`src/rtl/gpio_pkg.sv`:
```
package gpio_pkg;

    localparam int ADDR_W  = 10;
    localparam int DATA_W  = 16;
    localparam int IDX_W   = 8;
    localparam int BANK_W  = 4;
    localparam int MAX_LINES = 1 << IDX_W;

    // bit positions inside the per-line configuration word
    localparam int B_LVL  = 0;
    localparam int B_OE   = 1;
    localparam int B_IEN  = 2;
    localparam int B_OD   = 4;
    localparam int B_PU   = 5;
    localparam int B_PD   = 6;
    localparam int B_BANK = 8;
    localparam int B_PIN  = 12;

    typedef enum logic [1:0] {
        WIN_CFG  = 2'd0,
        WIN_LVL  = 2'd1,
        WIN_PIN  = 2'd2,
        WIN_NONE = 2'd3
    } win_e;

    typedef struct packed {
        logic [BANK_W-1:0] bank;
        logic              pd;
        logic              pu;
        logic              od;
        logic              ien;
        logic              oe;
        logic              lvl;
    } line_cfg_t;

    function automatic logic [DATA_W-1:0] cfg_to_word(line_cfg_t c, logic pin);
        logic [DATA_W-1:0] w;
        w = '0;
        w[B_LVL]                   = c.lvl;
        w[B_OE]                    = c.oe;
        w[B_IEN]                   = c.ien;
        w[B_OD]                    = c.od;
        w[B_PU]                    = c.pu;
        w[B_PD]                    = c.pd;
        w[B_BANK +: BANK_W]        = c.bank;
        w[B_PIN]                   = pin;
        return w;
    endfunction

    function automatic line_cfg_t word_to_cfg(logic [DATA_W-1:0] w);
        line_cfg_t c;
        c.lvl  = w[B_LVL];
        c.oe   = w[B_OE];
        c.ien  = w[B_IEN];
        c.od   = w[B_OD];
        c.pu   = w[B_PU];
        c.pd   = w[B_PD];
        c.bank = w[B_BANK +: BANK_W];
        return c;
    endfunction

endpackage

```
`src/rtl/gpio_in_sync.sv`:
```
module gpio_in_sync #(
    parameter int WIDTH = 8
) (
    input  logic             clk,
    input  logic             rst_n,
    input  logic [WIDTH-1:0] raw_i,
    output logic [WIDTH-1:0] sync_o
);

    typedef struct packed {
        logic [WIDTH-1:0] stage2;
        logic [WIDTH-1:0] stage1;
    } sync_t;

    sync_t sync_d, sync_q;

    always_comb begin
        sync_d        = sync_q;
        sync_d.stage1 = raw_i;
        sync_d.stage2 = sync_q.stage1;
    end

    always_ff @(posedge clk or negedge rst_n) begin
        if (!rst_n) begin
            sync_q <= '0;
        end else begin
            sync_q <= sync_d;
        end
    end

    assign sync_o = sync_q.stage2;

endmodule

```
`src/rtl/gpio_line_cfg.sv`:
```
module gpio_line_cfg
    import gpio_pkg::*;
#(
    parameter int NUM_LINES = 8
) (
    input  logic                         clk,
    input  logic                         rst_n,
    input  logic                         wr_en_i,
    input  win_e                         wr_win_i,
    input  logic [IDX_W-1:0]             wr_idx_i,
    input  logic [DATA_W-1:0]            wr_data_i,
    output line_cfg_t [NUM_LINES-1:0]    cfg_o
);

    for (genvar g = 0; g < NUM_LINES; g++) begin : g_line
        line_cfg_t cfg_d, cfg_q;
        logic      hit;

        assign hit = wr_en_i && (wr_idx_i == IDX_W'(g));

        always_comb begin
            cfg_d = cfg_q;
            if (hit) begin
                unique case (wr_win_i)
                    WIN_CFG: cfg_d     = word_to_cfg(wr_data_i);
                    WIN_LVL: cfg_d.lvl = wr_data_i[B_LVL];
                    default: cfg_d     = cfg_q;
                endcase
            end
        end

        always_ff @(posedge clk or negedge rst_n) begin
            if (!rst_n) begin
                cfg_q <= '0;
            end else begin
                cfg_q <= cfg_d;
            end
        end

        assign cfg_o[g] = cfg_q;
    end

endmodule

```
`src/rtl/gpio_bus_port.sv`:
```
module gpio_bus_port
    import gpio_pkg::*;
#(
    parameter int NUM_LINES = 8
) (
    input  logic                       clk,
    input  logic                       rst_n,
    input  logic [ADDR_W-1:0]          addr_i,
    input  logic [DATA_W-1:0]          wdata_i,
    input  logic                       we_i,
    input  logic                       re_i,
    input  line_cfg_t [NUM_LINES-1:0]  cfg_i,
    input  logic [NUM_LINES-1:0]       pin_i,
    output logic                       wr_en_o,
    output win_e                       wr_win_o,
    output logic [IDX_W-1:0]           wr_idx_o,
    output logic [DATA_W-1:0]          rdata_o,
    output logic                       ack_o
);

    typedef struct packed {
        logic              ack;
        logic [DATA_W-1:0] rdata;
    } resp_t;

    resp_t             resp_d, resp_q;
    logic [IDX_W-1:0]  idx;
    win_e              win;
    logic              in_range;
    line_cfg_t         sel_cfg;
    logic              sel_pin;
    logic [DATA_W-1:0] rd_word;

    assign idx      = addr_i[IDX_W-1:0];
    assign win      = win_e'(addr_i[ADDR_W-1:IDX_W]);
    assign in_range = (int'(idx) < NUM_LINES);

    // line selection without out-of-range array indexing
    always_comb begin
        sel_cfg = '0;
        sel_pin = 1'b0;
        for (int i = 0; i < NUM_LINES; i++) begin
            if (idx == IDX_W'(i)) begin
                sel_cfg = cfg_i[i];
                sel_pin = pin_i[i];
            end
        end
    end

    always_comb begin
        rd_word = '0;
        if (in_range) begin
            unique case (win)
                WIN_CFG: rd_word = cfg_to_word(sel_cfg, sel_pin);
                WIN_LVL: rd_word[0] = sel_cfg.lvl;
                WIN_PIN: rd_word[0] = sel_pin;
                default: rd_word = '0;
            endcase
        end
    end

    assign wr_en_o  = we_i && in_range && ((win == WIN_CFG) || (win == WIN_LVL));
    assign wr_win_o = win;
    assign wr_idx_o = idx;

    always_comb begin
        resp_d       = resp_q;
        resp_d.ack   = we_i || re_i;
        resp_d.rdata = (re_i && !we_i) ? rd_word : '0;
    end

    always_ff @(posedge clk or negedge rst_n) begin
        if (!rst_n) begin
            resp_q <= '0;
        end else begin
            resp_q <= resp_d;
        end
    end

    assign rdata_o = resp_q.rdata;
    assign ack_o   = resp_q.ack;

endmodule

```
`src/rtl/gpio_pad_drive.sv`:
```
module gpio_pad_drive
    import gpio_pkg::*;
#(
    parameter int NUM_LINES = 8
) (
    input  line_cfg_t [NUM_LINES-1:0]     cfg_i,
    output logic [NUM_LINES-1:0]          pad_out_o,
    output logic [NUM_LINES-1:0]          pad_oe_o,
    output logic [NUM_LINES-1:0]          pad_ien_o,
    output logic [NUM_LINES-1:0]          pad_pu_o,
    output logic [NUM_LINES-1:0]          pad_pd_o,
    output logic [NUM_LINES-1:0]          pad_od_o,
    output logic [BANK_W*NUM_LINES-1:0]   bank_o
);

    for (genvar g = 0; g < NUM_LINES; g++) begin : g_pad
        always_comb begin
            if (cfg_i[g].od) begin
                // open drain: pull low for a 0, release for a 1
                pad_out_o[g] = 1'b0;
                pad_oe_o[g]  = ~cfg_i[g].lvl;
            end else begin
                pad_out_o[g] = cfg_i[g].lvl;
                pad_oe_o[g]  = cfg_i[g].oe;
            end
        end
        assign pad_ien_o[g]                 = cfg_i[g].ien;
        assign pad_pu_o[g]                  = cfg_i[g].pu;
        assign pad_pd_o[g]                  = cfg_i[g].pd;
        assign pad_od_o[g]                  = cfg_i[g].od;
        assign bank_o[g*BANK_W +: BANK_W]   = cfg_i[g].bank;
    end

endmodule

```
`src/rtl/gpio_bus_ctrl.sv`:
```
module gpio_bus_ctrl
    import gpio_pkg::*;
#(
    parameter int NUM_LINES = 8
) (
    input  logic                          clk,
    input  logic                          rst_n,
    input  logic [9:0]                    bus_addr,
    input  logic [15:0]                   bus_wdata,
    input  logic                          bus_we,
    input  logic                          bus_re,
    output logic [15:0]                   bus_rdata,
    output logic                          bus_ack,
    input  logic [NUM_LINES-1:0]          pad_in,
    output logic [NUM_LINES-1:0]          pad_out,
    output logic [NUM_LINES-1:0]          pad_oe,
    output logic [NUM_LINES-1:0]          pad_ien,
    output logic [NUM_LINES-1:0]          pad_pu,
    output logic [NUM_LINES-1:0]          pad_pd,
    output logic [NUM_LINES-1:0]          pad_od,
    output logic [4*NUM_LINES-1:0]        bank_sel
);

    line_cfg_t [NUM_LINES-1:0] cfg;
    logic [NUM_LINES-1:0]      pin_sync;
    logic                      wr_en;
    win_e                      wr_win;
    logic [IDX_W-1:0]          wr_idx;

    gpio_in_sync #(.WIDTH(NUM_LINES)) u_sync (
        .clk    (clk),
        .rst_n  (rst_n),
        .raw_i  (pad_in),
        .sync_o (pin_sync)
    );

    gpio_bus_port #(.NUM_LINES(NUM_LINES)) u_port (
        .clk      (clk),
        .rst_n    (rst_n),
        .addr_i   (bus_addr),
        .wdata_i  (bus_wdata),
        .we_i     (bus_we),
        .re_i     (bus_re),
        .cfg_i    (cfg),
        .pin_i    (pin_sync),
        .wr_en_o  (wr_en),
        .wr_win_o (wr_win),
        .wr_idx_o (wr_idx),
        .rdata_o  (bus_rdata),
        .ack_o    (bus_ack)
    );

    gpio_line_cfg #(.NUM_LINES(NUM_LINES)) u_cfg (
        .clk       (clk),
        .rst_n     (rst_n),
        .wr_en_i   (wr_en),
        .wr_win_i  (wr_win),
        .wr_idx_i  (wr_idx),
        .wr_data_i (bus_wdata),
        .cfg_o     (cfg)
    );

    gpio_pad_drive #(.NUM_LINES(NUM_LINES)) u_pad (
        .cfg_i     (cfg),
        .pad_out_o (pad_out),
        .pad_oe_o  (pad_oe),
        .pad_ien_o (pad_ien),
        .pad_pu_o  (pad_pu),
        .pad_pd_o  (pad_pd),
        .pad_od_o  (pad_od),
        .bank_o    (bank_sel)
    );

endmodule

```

┄┄┄┄┄┄┄┄┄┄┄┄┄┄┄┄┄┄┄┄

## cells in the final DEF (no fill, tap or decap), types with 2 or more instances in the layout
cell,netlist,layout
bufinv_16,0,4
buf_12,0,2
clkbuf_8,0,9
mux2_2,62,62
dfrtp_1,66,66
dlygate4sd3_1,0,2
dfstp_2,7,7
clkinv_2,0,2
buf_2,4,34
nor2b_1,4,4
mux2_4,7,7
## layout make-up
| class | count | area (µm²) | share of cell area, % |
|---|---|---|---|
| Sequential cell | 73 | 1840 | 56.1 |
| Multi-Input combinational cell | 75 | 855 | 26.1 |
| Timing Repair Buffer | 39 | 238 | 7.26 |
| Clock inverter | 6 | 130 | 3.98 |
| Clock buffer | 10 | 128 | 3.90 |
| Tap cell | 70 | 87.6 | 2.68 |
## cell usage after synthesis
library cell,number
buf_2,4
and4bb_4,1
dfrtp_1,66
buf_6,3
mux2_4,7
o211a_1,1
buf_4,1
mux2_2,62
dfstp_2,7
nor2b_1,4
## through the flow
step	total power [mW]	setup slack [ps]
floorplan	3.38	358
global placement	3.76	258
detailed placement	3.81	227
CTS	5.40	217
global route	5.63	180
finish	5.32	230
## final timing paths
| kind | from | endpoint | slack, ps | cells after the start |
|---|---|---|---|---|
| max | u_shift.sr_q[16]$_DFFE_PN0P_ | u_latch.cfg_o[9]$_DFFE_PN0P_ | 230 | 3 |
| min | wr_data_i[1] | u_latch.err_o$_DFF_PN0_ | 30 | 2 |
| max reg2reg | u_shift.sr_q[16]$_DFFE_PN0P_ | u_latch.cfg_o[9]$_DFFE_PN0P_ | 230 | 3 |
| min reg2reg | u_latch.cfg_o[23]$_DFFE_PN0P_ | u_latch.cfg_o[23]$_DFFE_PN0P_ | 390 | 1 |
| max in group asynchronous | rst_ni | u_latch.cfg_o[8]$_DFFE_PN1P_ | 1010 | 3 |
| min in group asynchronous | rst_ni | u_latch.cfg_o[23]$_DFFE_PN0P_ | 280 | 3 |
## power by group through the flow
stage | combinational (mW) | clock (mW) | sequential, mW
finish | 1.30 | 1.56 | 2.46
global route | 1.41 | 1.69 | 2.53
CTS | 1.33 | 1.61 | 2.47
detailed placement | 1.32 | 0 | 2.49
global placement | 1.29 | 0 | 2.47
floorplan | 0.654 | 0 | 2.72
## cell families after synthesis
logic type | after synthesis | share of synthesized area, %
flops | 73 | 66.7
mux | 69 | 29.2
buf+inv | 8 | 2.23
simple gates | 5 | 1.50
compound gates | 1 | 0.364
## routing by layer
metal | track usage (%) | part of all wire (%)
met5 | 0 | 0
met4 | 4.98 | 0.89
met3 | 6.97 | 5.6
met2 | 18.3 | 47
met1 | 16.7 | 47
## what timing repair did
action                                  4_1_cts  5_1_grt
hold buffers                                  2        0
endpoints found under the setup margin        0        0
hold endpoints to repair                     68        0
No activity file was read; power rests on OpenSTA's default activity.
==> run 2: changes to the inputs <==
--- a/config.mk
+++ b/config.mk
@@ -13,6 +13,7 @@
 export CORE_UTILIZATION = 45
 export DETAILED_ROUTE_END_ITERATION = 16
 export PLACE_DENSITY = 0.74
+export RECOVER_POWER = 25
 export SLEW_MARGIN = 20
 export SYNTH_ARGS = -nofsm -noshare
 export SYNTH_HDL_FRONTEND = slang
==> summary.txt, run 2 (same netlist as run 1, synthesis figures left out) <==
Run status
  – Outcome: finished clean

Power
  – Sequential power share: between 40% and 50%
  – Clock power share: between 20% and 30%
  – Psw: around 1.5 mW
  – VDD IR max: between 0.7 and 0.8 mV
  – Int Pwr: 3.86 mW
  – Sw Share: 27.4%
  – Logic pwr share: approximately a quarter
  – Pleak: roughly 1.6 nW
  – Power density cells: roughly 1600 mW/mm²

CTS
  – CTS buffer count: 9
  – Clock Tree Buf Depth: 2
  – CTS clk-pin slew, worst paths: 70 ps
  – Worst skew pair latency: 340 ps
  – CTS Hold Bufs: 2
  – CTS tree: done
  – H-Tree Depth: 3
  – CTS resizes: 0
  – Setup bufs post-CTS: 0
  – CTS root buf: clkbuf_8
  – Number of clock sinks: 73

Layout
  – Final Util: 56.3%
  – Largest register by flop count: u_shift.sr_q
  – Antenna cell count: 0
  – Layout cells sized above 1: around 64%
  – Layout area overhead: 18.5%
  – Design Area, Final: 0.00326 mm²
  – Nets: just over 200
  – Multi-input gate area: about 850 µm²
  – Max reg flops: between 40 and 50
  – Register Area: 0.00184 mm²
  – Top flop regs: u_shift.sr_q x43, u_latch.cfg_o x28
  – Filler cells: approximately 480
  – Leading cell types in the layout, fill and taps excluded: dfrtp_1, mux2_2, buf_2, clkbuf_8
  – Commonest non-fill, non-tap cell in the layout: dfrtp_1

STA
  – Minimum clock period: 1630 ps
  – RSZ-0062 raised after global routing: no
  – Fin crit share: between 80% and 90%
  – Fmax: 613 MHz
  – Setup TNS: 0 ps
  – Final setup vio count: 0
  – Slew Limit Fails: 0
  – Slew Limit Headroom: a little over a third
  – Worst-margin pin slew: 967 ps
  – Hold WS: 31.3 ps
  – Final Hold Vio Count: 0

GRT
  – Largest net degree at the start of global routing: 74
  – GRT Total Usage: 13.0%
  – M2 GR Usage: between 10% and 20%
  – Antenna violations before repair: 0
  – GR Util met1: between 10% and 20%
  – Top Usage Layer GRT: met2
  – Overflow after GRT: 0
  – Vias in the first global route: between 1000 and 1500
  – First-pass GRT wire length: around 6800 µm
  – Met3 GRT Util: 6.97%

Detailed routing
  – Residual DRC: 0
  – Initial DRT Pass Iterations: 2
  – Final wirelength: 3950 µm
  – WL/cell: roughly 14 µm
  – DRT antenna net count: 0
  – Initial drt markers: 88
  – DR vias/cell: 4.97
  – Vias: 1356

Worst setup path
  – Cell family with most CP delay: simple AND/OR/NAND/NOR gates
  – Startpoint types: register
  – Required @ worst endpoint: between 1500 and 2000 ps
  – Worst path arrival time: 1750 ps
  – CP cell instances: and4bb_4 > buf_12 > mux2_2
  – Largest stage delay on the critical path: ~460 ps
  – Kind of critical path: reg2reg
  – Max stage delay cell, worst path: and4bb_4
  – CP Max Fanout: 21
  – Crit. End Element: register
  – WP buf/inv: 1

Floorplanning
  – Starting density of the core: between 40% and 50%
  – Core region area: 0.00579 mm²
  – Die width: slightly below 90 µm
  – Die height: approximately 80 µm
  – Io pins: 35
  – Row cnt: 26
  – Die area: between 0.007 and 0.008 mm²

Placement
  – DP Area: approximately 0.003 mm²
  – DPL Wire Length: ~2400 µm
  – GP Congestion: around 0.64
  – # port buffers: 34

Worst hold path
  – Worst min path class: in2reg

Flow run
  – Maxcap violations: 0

┄┄┄┄┄┄┄┄┄┄┄┄┄┄┄┄┄┄┄┄

### Work task
Every line above from the line with "## cells in" to the line with "238 | 7.26 |" is wanted, ends included; write them out exactly and add no other line.

### Exercise result
## cells in the final DEF (no fill, tap or decap), types with 2 or more instances in the layout
cell,netlist,layout
bufinv_16,0,4
buf_12,0,2
clkbuf_8,0,9
mux2_2,62,62
dfrtp_1,66,66
dlygate4sd3_1,0,2
dfstp_2,7,7
clkinv_2,0,2
buf_2,4,34
nor2b_1,4,4
mux2_4,7,7
## layout make-up
| class | count | area (µm²) | share of cell area, % |
|---|---|---|---|
| Sequential cell | 73 | 1840 | 56.1 |
| Multi-Input combinational cell | 75 | 855 | 26.1 |
| Timing Repair Buffer | 39 | 238 | 7.26 |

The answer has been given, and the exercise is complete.